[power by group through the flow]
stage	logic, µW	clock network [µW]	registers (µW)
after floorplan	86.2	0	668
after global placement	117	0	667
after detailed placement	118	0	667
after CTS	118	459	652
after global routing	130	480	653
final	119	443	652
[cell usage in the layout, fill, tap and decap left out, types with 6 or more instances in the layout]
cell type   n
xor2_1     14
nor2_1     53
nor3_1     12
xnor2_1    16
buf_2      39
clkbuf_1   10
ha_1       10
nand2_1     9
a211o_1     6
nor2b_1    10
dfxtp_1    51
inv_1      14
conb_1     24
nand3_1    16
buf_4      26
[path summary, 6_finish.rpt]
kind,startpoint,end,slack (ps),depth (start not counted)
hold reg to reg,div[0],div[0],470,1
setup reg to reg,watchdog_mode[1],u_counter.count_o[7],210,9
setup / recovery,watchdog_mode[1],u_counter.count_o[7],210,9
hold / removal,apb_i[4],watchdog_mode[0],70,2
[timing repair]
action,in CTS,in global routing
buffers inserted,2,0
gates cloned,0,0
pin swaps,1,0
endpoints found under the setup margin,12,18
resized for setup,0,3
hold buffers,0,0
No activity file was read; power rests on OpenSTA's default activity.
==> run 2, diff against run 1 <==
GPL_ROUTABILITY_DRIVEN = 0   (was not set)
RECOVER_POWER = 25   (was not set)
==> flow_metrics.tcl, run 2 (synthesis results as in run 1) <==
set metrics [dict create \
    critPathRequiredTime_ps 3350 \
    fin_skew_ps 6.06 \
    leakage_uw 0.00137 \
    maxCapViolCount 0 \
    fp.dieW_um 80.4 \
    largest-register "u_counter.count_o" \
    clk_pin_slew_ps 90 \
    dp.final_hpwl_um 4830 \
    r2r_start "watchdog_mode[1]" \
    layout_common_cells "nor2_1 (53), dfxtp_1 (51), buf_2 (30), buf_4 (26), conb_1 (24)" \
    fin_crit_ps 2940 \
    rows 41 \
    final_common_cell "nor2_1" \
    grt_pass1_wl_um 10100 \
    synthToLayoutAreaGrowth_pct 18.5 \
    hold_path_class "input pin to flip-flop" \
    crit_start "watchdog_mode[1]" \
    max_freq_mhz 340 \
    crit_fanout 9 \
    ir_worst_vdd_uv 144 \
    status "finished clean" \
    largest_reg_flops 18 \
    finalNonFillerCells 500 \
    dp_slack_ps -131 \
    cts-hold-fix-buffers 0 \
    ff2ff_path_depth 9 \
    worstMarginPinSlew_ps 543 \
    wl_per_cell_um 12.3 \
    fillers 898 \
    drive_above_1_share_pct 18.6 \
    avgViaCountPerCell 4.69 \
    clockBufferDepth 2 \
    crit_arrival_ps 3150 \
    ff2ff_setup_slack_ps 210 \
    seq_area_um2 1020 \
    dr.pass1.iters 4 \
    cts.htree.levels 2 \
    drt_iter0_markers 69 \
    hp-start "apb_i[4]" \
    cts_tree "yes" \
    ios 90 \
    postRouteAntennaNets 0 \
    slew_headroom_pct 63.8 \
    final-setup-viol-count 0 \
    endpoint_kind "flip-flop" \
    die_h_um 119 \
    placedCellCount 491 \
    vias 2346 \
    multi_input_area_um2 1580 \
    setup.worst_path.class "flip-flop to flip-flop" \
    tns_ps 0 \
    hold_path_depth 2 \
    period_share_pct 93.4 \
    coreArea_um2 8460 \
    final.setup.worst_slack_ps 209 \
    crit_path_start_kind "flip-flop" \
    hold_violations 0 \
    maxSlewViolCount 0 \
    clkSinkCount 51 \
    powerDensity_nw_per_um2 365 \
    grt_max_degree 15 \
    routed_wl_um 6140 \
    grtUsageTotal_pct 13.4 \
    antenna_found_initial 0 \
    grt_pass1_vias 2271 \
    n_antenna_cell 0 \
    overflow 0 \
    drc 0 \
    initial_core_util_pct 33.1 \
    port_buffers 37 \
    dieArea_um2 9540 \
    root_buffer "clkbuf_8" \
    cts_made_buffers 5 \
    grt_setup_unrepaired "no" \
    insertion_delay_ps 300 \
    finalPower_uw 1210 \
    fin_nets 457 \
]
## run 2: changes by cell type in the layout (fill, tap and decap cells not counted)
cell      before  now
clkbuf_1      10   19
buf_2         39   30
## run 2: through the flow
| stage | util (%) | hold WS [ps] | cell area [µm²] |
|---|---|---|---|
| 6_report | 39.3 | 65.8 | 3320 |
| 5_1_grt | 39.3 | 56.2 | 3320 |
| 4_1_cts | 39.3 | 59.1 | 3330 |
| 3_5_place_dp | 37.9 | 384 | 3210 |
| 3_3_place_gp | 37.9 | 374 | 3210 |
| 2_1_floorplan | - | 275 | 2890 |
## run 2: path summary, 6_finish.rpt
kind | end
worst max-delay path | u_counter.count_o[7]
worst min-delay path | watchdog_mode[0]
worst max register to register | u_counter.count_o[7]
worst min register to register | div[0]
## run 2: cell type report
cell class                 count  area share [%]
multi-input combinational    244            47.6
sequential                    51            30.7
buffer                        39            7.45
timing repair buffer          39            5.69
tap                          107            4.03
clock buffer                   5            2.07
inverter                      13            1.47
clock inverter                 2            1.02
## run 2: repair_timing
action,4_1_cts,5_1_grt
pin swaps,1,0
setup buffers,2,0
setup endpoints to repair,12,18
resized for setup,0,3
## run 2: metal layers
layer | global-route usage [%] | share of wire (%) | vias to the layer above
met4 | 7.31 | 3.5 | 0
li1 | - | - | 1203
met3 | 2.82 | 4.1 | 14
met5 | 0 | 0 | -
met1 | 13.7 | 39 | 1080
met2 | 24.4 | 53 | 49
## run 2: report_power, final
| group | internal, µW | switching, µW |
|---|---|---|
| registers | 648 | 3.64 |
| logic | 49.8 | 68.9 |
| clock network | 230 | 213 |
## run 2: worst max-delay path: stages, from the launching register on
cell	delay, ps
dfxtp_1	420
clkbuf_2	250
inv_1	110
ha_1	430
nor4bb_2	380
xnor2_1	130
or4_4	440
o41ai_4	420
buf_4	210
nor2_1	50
------------------------------------
● About this task
Whichever lines of the records above hold the word "network" should all be copied out.

● Answer space
stage	logic, µW	clock network [µW]	registers (µW)
| clock network | 230 | 213 |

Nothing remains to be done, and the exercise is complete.